Personalmangel als einer der wichtigsten Faktoren

Eine erschreckende Entwicklung, die Volker Nürnberg – Experte für betriebliches Gesundheitsmanagement – unter anderem auf veränderte Rahmenbedingungen in der Arbeitswelt zurückführt. So spricht Nürnberg davon, dass der Personalmangel zu einem höheren Krankenstand aufgrund von hohem Stress und Belastungen führt, da die weggefallenen Mitarbeitenden ersetzt werden müssen. Doch das ist ein Teufelskreis: Denn die kranken Angestellten müssen dann noch zusätzlich von den gesunden Kolleginnen und Kollegen ersetzt werden. Das führt zu noch mehr Stress und mehr psychischen Erkrankungen.

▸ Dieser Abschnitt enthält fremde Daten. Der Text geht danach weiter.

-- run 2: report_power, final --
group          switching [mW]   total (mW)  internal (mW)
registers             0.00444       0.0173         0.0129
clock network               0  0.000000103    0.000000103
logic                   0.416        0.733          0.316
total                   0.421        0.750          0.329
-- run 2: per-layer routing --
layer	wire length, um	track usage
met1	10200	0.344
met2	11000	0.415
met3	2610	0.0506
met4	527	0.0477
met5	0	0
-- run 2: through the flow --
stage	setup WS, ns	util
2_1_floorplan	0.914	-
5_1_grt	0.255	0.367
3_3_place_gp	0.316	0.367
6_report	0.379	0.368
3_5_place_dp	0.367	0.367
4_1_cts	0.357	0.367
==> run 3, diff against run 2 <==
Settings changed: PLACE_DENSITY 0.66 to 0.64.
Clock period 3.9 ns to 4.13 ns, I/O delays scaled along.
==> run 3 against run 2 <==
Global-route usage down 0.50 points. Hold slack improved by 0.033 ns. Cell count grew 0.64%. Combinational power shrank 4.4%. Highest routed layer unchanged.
===== src/common/cl_cfg_pkg.sv =====
`default_nettype none

package cl_cfg_pkg;

   //--------------------------------------------------
   // Channel counts
   //--------------------------------------------------

   // Statistics ports exist only on controllers A, B and D
   localparam int NUM_STAT_CH = 3;

   // Scrub channels A, B, C and D
   localparam int NUM_SCRB_CH = 4;

   //--------------------------------------------------
   // Pipeline depths
   //--------------------------------------------------

   // Register stages between shell and DDR controller stat ports
   localparam int STAT_PIPE_STAGES = 8;

   // Cycles from global reset release to block reset release
   localparam int RST_PIPE_STAGES = 4;

   //--------------------------------------------------
   // Control word layout
   //--------------------------------------------------

   localparam int CTL_DBG_EN_BIT  = 31;
   // Low bit of the 3-bit debug memory select, bits 30:28
   localparam int CTL_DBG_SEL_LSB = 28;

   // Scrub enables with C and D swapped in the word
   localparam int CTL_SCRB_A_BIT = 0;
   localparam int CTL_SCRB_B_BIT = 1;
   localparam int CTL_SCRB_D_BIT = 2;
   localparam int CTL_SCRB_C_BIT = 3;

   // Fixed PCI ID words
   localparam logic [31:0] CL_ID0 = 32'hF000_1D0F;
   localparam logic [31:0] CL_ID1 = 32'h1D51_FEDD;

endpackage

`default_nettype wire


===== src/common/cl_types_pkg.sv =====
`default_nettype none

package cl_types_pkg;

   //--------------------------------------------------
   // Statistics port channels
   //--------------------------------------------------

   // Shell to controller request, 42 bits
   typedef struct packed {
      logic        wr;
      logic        rd;
      logic [7:0]  addr;
      logic [31:0] wdata;
   } stat_req_t;

   // Controller to shell acknowledge, 41 bits
   typedef struct packed {
      logic        ack;
      logic [7:0]  irq;
      logic [31:0] rdata;
   } stat_ack_t;

   //--------------------------------------------------
   // Scrub status
   //--------------------------------------------------

   // Current scrub address of one DDR channel
   typedef logic [63:0] scrub_addr_t;

   // Index of each channel in the scrub arrays
   localparam int SCRB_CH_A = 0;
   localparam int SCRB_CH_B = 1;
   localparam int SCRB_CH_C = 2;
   localparam int SCRB_CH_D = 3;

   // Debug memory select where codes 4 to 7 fall back to A
   typedef enum logic [2:0] {
      DBG_DDRA = 3'd0,
      DBG_DDRB = 3'd1,
      DBG_DDRD = 3'd2,
      DBG_DDRC = 3'd3
   } dbg_sel_e;

endpackage

`default_nettype wire


===== src/hdl/cl_dram_glue_top.sv =====
`timescale 1ns/100ps
`default_nettype none

module cl_dram_glue_top
   import cl_cfg_pkg::*;
   import cl_types_pkg::*;
(
   input  logic                   clk,
   input  logic                   sync_rst_n,

   // Shell control and status
   input  logic [31:0]            ctl_word,
   input  logic                   flr_assert,
   output logic                   flr_done,
   input  scrub_addr_t            scrub_addr [NUM_SCRB_CH],
   output logic [NUM_SCRB_CH-1:0] scrub_en,
   output logic [31:0]            id0,
   output logic [31:0]            id1,

   // Statistics, shell side
   input  stat_req_t              stat_req_in  [NUM_STAT_CH],
   output stat_ack_t              stat_ack_out [NUM_STAT_CH],

   // Statistics, controller side
   output stat_req_t              stat_req_out [NUM_STAT_CH],
   input  stat_ack_t              stat_ack_in  [NUM_STAT_CH]
);

   logic ctl_rst_n;
   logic stat_rst_n;

   //--------------------------------------------------
   // Block resets
   //--------------------------------------------------

   reset_tree reset_tree_inst (
      .clk        (clk),
      .sync_rst_n (sync_rst_n),
      .ctl_rst_n  (ctl_rst_n),
      .stat_rst_n (stat_rst_n)
   );

   //--------------------------------------------------
   // Control, ID readback and FLR
   //--------------------------------------------------

   ctl_status_regs ctl_status_regs_inst (
      .clk        (clk),
      .ctl_rst_n  (ctl_rst_n),
      .ctl_word   (ctl_word),
      .flr_assert (flr_assert),
      .scrub_addr (scrub_addr),
      .scrub_en   (scrub_en),
      .id0        (id0),
      .id1        (id1),
      .flr_done   (flr_done)
   );

   // DDR statistics bridge
   stat_bridge #(
      .STAGES (STAT_PIPE_STAGES)
   ) stat_bridge_inst (
      .clk          (clk),
      .stat_rst_n   (stat_rst_n),
      .stat_req_in  (stat_req_in),
      .stat_req_out (stat_req_out),
      .stat_ack_in  (stat_ack_in),
      .stat_ack_out (stat_ack_out)
   );

endmodule

`default_nettype wire


===== src/hdl/ctl_status_regs.sv =====
`timescale 1ns/100ps
`default_nettype none

module ctl_status_regs
   import cl_cfg_pkg::*;
   import cl_types_pkg::*;
(
   input  logic                   clk,
   input  logic                   ctl_rst_n,
   input  logic [31:0]            ctl_word,
   input  logic                   flr_assert,
   input  scrub_addr_t            scrub_addr [NUM_SCRB_CH],
   output logic [NUM_SCRB_CH-1:0] scrub_en,
   output logic [31:0]            id0,
   output logic [31:0]            id1,
   output logic                   flr_done
);

   logic [31:0] ctl_q;
   logic        dbg_en;
   dbg_sel_e    dbg_sel;
   scrub_addr_t dbg_addr;
   logic        flr_assert_q;

   //--------------------------------------------------
   // Control word capture
   //--------------------------------------------------

   always_ff @(posedge clk or negedge ctl_rst_n)
   begin
      if (!ctl_rst_n)
         ctl_q <= '0;
      else
         ctl_q <= ctl_word;
   end

   // Word bits 2 and 3 map to channels D and C
   assign scrub_en[SCRB_CH_A] = ctl_q[CTL_SCRB_A_BIT];
   assign scrub_en[SCRB_CH_B] = ctl_q[CTL_SCRB_B_BIT];
   assign scrub_en[SCRB_CH_C] = ctl_q[CTL_SCRB_C_BIT];
   assign scrub_en[SCRB_CH_D] = ctl_q[CTL_SCRB_D_BIT];

   assign dbg_en  = ctl_q[CTL_DBG_EN_BIT];
   assign dbg_sel = dbg_sel_e'(ctl_q[CTL_DBG_SEL_LSB +: $bits(dbg_sel_e)]);

   //--------------------------------------------------
   // ID readback
   //--------------------------------------------------

   always_comb
   begin
      case (dbg_sel)
         DBG_DDRA: dbg_addr = scrub_addr[SCRB_CH_A];
         DBG_DDRB: dbg_addr = scrub_addr[SCRB_CH_B];
         DBG_DDRD: dbg_addr = scrub_addr[SCRB_CH_D];
         DBG_DDRC: dbg_addr = scrub_addr[SCRB_CH_C];
         // Unused codes 4 to 7
         default:  dbg_addr = scrub_addr[SCRB_CH_A];
      endcase
   end

   // Live scrub address while debugging, PCI IDs otherwise
   always_ff @(posedge clk or negedge ctl_rst_n)
   begin
      if (!ctl_rst_n)
      begin
         id0 <= CL_ID0;
         id1 <= CL_ID1;
      end
      else if (dbg_en)
      begin
         id0 <= dbg_addr[31:0];
         id1 <= dbg_addr[63:32];
      end
      else
      begin
         id0 <= CL_ID0;
         id1 <= CL_ID1;
      end
   end

   //--------------------------------------------------
   // FLR responder
   //--------------------------------------------------

   // Done pulses every other cycle while the request is held
   always_ff @(posedge clk or negedge ctl_rst_n)
   begin
      if (!ctl_rst_n)
      begin
         flr_assert_q <= 1'b0;
         flr_done     <= 1'b0;
      end
      else
      begin
         flr_assert_q <= flr_assert;
         flr_done     <= flr_assert_q && !flr_done;
      end
   end

   a_flr_done_pulse : assert property (
      @(posedge clk) disable iff (!ctl_rst_n) flr_done |=> !flr_done
   );

endmodule

`default_nettype wire


===== src/hdl/delay_pipe.sv =====
`timescale 1ns/100ps
`default_nettype none

module delay_pipe #(
   parameter int WIDTH  = 1,
   parameter int STAGES = 1
) (
   input  logic             clk,
   input  logic             sync_rst_n,
   input  logic [WIDTH-1:0] in_bus,
   output logic [WIDTH-1:0] out_bus
);

   // Stage 0 takes the input, the last stage drives the output
   logic [WIDTH-1:0] pipe_q [STAGES];

   always_ff @(posedge clk or negedge sync_rst_n)
   begin
      if (!sync_rst_n)
      begin
         for (int i = 0; i < STAGES; i++)
         begin
            pipe_q[i] <= '0;
         end
      end
      else
      begin
         pipe_q[0] <= in_bus;
         for (int i = 1; i < STAGES; i++)
         begin
            pipe_q[i] <= pipe_q[i-1];
         end
      end
   end

   assign out_bus = pipe_q[STAGES-1];

endmodule

`default_nettype wire


===== src/hdl/reset_tree.sv =====
`timescale 1ns/100ps
`default_nettype none

module reset_tree
   import cl_cfg_pkg::*;
(
   input  logic clk,
   input  logic sync_rst_n,
   output logic ctl_rst_n,
   output logic stat_rst_n
);

   //--------------------------------------------------
   // Per-block reset release
   //--------------------------------------------------

   // A constant 1 walks through each pipe once the global reset lifts.
   // The pipe registers clear at once on the falling edge of sync_rst_n,
   // so each block reset asserts asynchronously and releases late
   delay_pipe #(
      .WIDTH  (1),
      .STAGES (RST_PIPE_STAGES)
   ) ctl_rst_pipe_inst (
      .clk        (clk),
      .sync_rst_n (sync_rst_n),
      .in_bus     (1'b1),
      .out_bus    (ctl_rst_n)
   );

   // Separate copy for the stat bridge keeps its reset fanout local
   delay_pipe #(
      .WIDTH  (1),
      .STAGES (RST_PIPE_STAGES)
   ) stat_rst_pipe_inst (
      .clk        (clk),
      .sync_rst_n (sync_rst_n),
      .in_bus     (1'b1),
      .out_bus    (stat_rst_n)
   );

   //--------------------------------------------------
   // Assertions
   //--------------------------------------------------

   // No block may come out of reset while the global reset is held
   a_rst_held : assert property (
      @(posedge clk) !sync_rst_n |-> (!ctl_rst_n && !stat_rst_n)
   );

endmodule

`default_nettype wire


===== src/stat/stat_bridge.sv =====
`timescale 1ns/100ps
`default_nettype none

module stat_bridge
   import cl_cfg_pkg::*;
   import cl_types_pkg::*;
#(
   parameter int STAGES = STAT_PIPE_STAGES
) (
   input  logic      clk,
   input  logic      stat_rst_n,
   input  stat_req_t stat_req_in  [NUM_STAT_CH],
   output stat_req_t stat_req_out [NUM_STAT_CH],
   input  stat_ack_t stat_ack_in  [NUM_STAT_CH],
   output stat_ack_t stat_ack_out [NUM_STAT_CH]
);

   //--------------------------------------------------
   // Per-channel pipelines
   //--------------------------------------------------

   // Plain register stages for timing, no flow control.
   // Reset clears the strobes in flight along with the payload
   for (genvar ch = 0; ch < NUM_STAT_CH; ch++)
   begin : g_ch

      // Shell to controller
      delay_pipe #(
         .WIDTH  ($bits(stat_req_t)),
         .STAGES (STAGES)
      ) req_pipe_inst (
         .clk        (clk),
         .sync_rst_n (stat_rst_n),
         .in_bus     (stat_req_in[ch]),
         .out_bus    (stat_req_out[ch])
      );

      // Controller back to shell
      delay_pipe #(
         .WIDTH  ($bits(stat_ack_t)),
         .STAGES (STAGES)
      ) ack_pipe_inst (
         .clk        (clk),
         .sync_rst_n (stat_rst_n),
         .in_bus     (stat_ack_in[ch]),
         .out_bus    (stat_ack_out[ch])
      );

      // The shell never issues a read and a write in one request
      a_req_onehot : assert property (
         @(posedge clk) disable iff (!stat_rst_n)
            !(stat_req_in[ch].wr && stat_req_in[ch].rd)
      );

   end

endmodule

`default_nettype wire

New Work als Gesundheitsrisiko?

Zusätzlich sieht Nürnberg eine hohe Verantwortung bei den Unternehmen und deren Invest in betriebliches Gesundheitsmanagement. Denn durch die Flexibilität von mobilem Arbeiten, Digitalisierung und New Work droht eine Überforderung. “Das betriebliche Gesundheitsmanagement muss hier zielgruppengerechte, niedrigschwellige Angebote machen, um die Mitarbeiterschaft präventiv zu unterstützen”, so Nürnberg. Die Mitarbeitenden mit den Entwicklungen alleine zu lassen, kann demnach auch zu psychischen Herausforderungen und Erkrankungen führen.

Auch kann der Job mit Sinn, nach dem insbesondere jüngere Generationen heutzutage gezielt suchen, schnell zum Burnout führen. “New Workaholics” arbeiten sich “kaputt”, wenn ihre Arbeit sehr sinnhaft ist und deshalb eine (zu) hohe Motivation herrscht. Die New Work-Kultur kann also auch dahingehend leicht zum Gesundheitsrisiko werden.

Pflegeberufe am stärksten betroffen

Wie zu erwarten, waren bestimmte Berufsgruppen mit hohem Personalmangel und Belastungen im letzten Jahr stärker von Krankheitswellen betroffen. So lagen die Krankenstände in der IT und der Kommunikationstechnologie mit 3,7 Prozent deutlich unter dem allgemeinen Durchschnitt. In Pflegeberufen sah das ganz anders aus. In der Altenpflege lagen die Krankenstände mit 7,4 Prozent und in der Kinderbetreuung mit 7 Prozent weit über dem Durchschnitt.

Allerdings ist aus den Zahlen nicht ersichtlich, welche Rolle Faktoren wie Homeoffice und flexible Arbeitszeiten spielen, wenn es um das Krankmelden geht. Denn wenngleich ein Erzieher mit Schnupfen nicht in den Kindergarten kommen sollte, kann die Social Media Managerin auch bei leichtem Kratzen im Hals problemlos ihren Job von zu Hause aus ausführen.